• Supplied material
↓

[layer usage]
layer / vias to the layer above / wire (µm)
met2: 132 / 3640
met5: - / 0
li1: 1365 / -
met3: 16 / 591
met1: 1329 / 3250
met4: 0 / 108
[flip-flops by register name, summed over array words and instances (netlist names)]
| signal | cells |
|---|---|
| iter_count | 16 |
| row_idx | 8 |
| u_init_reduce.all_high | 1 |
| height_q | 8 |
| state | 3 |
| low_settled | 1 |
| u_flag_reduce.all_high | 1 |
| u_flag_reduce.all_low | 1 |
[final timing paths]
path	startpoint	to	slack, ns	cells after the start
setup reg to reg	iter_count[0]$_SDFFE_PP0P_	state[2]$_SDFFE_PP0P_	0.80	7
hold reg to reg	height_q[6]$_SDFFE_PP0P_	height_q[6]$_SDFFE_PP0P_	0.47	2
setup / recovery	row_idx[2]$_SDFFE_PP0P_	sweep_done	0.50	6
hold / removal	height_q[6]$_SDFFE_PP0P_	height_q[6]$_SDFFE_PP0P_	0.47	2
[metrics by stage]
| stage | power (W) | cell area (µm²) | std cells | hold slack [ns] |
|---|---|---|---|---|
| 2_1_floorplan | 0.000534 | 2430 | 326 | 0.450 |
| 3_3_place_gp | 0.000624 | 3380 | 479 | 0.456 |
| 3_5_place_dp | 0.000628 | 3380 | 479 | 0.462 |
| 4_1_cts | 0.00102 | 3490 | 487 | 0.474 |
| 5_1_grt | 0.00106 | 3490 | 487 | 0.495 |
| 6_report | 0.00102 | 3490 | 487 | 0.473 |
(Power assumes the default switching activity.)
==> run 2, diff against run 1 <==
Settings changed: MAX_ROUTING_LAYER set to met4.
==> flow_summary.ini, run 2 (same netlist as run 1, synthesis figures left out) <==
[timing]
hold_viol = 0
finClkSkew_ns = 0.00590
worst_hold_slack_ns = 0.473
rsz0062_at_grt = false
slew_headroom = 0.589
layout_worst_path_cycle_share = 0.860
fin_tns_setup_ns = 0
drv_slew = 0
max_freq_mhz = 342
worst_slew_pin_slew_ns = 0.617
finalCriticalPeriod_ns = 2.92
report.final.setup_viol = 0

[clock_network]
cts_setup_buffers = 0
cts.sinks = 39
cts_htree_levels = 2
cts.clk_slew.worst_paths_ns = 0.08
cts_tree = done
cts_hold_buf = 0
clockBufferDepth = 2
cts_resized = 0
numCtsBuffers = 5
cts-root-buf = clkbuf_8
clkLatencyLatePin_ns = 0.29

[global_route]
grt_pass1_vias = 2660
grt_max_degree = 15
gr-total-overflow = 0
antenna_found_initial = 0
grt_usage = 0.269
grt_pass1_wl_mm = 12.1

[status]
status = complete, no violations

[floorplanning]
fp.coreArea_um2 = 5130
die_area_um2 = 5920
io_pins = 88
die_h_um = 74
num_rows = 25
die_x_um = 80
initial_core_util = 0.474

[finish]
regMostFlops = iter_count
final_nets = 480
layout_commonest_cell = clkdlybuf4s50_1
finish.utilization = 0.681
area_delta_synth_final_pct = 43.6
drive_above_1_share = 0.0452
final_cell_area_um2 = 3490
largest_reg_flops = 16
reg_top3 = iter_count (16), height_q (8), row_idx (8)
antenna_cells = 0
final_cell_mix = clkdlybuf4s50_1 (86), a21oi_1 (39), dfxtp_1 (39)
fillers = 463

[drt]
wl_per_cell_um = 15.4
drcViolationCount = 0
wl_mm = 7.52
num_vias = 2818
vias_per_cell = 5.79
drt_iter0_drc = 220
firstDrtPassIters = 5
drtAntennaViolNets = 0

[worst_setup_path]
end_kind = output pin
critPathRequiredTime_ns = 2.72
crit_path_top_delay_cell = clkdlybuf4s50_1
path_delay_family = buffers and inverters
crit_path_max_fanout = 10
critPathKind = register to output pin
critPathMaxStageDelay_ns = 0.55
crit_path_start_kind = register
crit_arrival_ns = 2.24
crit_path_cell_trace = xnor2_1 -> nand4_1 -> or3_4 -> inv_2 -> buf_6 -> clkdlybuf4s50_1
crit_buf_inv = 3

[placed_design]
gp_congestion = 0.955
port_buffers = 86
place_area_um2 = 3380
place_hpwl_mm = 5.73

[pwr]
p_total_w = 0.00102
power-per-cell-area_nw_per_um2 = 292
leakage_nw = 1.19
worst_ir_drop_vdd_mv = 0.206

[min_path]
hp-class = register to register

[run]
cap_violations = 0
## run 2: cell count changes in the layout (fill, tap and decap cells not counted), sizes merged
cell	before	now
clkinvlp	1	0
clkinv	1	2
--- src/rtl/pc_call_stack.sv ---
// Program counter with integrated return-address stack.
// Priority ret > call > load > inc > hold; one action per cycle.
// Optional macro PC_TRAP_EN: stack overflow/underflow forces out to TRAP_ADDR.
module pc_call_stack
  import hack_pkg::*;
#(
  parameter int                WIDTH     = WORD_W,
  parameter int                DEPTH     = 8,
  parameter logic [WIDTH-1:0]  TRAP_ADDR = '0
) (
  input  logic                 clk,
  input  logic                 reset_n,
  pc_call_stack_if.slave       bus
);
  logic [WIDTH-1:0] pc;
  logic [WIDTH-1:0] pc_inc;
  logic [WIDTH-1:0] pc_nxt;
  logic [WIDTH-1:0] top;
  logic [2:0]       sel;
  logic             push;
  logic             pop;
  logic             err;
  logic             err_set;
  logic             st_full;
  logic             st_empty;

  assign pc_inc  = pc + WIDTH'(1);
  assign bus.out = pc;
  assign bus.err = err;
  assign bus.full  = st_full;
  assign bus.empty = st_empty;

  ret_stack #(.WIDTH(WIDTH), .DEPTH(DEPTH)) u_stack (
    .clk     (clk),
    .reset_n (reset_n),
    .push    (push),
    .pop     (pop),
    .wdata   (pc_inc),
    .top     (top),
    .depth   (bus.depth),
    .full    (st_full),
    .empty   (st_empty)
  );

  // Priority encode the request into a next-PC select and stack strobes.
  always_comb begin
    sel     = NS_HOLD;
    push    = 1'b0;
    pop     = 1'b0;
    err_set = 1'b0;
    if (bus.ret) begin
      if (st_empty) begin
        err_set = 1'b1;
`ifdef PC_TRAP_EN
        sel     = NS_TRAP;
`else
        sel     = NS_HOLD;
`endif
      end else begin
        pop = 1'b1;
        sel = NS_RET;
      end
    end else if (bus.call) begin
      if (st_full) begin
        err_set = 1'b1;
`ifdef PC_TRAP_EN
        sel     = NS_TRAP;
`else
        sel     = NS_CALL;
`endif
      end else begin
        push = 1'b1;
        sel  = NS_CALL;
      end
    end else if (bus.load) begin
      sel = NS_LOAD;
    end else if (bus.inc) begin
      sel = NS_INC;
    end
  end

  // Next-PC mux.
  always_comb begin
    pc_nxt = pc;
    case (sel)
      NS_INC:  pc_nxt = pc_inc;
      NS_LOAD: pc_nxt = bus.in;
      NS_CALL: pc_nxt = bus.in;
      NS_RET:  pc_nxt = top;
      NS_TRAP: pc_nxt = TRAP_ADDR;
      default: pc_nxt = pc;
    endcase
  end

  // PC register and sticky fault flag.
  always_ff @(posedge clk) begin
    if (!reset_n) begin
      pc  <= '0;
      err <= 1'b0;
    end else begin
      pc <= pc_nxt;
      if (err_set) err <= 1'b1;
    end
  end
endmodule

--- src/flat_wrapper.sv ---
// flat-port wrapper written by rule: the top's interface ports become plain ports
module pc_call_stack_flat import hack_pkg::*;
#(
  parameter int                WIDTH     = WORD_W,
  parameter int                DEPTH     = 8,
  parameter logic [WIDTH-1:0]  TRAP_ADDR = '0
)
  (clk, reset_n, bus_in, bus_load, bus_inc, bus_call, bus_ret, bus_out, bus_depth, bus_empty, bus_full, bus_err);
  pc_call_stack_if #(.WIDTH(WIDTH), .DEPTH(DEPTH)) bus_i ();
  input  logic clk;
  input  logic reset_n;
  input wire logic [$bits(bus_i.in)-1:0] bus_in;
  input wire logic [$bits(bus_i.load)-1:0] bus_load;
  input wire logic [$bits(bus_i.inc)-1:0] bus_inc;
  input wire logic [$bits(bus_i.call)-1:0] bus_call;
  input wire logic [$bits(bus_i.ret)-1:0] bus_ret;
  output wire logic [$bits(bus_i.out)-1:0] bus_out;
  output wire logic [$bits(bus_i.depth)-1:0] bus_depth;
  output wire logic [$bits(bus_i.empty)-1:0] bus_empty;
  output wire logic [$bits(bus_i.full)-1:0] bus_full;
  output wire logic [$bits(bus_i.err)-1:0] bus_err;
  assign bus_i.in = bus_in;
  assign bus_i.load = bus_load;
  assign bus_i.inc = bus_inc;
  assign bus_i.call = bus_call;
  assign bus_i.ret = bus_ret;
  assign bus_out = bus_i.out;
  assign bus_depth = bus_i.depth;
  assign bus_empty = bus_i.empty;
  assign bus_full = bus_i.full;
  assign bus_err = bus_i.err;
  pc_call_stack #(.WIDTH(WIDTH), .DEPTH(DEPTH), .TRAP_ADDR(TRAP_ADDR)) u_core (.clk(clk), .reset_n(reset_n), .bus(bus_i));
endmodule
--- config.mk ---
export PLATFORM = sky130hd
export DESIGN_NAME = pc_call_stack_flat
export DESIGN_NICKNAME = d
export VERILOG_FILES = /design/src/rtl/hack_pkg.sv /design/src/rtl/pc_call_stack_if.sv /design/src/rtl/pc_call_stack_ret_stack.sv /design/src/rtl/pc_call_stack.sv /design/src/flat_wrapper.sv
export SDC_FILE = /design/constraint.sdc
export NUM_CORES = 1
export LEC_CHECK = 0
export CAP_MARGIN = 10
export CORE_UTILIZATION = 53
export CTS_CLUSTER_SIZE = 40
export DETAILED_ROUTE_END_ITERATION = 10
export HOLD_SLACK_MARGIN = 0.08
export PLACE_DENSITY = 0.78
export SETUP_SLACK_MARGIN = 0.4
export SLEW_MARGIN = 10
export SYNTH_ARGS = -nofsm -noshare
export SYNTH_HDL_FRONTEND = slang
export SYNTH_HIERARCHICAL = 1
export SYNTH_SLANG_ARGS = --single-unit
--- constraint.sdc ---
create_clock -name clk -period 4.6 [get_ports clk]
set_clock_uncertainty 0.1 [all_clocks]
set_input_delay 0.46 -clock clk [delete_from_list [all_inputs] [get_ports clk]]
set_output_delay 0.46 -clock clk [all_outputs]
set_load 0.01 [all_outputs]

↑

• Work instructions
Within the listing above, extract exactly the lines from the line with "initial_core_util = 0.474" to the line with "crit_arrival_ns = 2.24", the two named lines included, and no others.

• Expected answer
initial_core_util = 0.474

[finish]
regMostFlops = iter_count
final_nets = 480
layout_commonest_cell = clkdlybuf4s50_1
finish.utilization = 0.681
area_delta_synth_final_pct = 43.6
drive_above_1_share = 0.0452
final_cell_area_um2 = 3490
largest_reg_flops = 16
reg_top3 = iter_count (16), height_q (8), row_idx (8)
antenna_cells = 0
final_cell_mix = clkdlybuf4s50_1 (86), a21oi_1 (39), dfxtp_1 (39)
fillers = 463

[drt]
wl_per_cell_um = 15.4
drcViolationCount = 0
wl_mm = 7.52
num_vias = 2818
vias_per_cell = 5.79
drt_iter0_drc = 220
firstDrtPassIters = 5
drtAntennaViolNets = 0

[worst_setup_path]
end_kind = output pin
critPathRequiredTime_ns = 2.72
crit_path_top_delay_cell = clkdlybuf4s50_1
path_delay_family = buffers and inverters
crit_path_max_fanout = 10
critPathKind = register to output pin
critPathMaxStageDelay_ns = 0.55
crit_path_start_kind = register
crit_arrival_ns = 2.24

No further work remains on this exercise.